The second way that Ethiopian coffee is collected is through either formal or informal co-op situations. In some cases, these are formal cooperatives made up of constituent members who share in the ownership and decision making of the business. In other cases, a washing station, usually owned by an exporter, acts as an informal cooperative at which small farmers can sell their cherry. This is the most traditional and common case for Ethiopian coffee, and coffees from this sort of production range from high-end grade one (G1) coffees to internally used UG (ungraded) lots. Coffee from washing stations or co-ops then can flow directly to an exporter, or it can be sold on the Ethiopian Commodity Exchange (ECX) to any registered buyer.
This year, however, the ECX has changed several of their rules in ways that make it easier to export and track the movement of microlots. The ECX has opened new remote trading centers in cities such as Hawassa, which is much closer to producing regions such as Yirgacheffe. They have also opened up the minimum bag quantities that can be bought and sold on the exchange, officially allowing for trackable microlots as small as one bag from washing stations, not just self-contained estates.

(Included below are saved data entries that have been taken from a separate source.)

$ cat src/fe_cmd_pkg.sv
// Shared constants and types for the frontend command and fault block
package fe_cmd_pkg;

   // ----------------------------------------
   // Command and status encodings
   // ----------------------------------------
   localparam logic [7:0] OP_WRITE    = 8'h01;
   localparam logic [7:0] OP_OR_MASK  = 8'h02;
   localparam logic [7:0] OP_AND_MASK = 8'h03;
   localparam logic [7:0] STATUS_OK              = 8'h00;
   localparam logic [7:0] STATUS_INSTRUCTION_FAULT = 8'h01;

   // Notice kinds
   localparam logic [7:0] NOTE_IDLE        = 8'h01;
   localparam logic [7:0] NOTE_POWER_UP    = 8'h02;
   localparam logic [7:0] NOTE_TX_OVERCUR  = 8'h03;
   localparam logic [7:0] NOTE_CARD_DETECT = 8'h04;
   localparam logic [7:0] NOTE_AUTOCOLL    = 8'h05;

   // Notice status-word bit positions
   localparam int BIT_THERMAL_RESTART = 0;
   localparam int BIT_IO_SUPPLY_RESTART = 1;
   localparam int BIT_HOST_WAKE = 2;
   localparam int BIT_HOST_ABORT = 6;
   localparam int BIT_USER_CANCEL = 0;

   // ----------------------------------------
   // Register file layout
   // ----------------------------------------
   localparam int NUM_REGS = 16;
   localparam logic [7:0] REG_RESET = 8'h00;
   // Attribute codes: 0 absent, 1 read-only, 2 write-only, 3 read-write
   localparam logic [1:0] ATTR_NONE = 2'h0;
   localparam logic [1:0] ATTR_RO   = 2'h1;
   localparam logic [1:0] ATTR_WO   = 2'h2;
   localparam logic [1:0] ATTR_RW   = 2'h3;
   localparam logic [31:0] ATTR_MAP = 32'h2F7F_FFFF; // Reg 11 read-only, 14 write-only, 15 absent
   localparam logic [1:0] CNT_LAST_BYTE = 2'h3;

   // Running command classes, for abort reporting
   localparam logic [1:0] RUN_NORMAL  = 2'h0;
   localparam logic [1:0] RUN_CARD_DETECT = 2'h1;
   localparam logic [1:0] RUN_STANDBY = 2'h2;
   localparam logic [1:0] RUN_AUTOCOLL = 2'h3;

   // Byte stream from the host link
   typedef struct packed {
      logic       valid;
      logic       first;
      logic [7:0] data;
   } byte_in_t;

   // Notice to the host
   typedef struct packed {
      logic        valid;
      logic [7:0]  kind;
      logic [31:0] word;
   } notice_t;

   typedef enum logic [4:0] {
      ST_OP    = 5'h01,
      ST_ADDR  = 5'h02,
      ST_DATA  = 5'h04,
      ST_EXEC  = 5'h08,
      ST_RESP  = 5'h10
   } cmd_state_t;

endpackage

In anticipation of those changes, Ally Coffee partnered with our good friends and exporters at Tracon Trading in Addis Ababa to buy coffees through a new microlot program at four of their washing stations in Yirgacheffe: Chelelektu, Biloya, Hafursa Waro, Chelchele. In the first year of the program, 50 small-scale farmers sold their total production at a premium. Their coffee was then processed as either Washed or Natural and was tracked by fermentation tank and/or drying table.This first-time program allowed us to collect data on everything from exact elevation at which the coffee was grown to specific fermentation and drying timelines. Additionally, it allowed Ally to pay an extra premium directly to the farmers in the program, a significant percentage increase over the cherry price farmers are paid when contributing to community lots.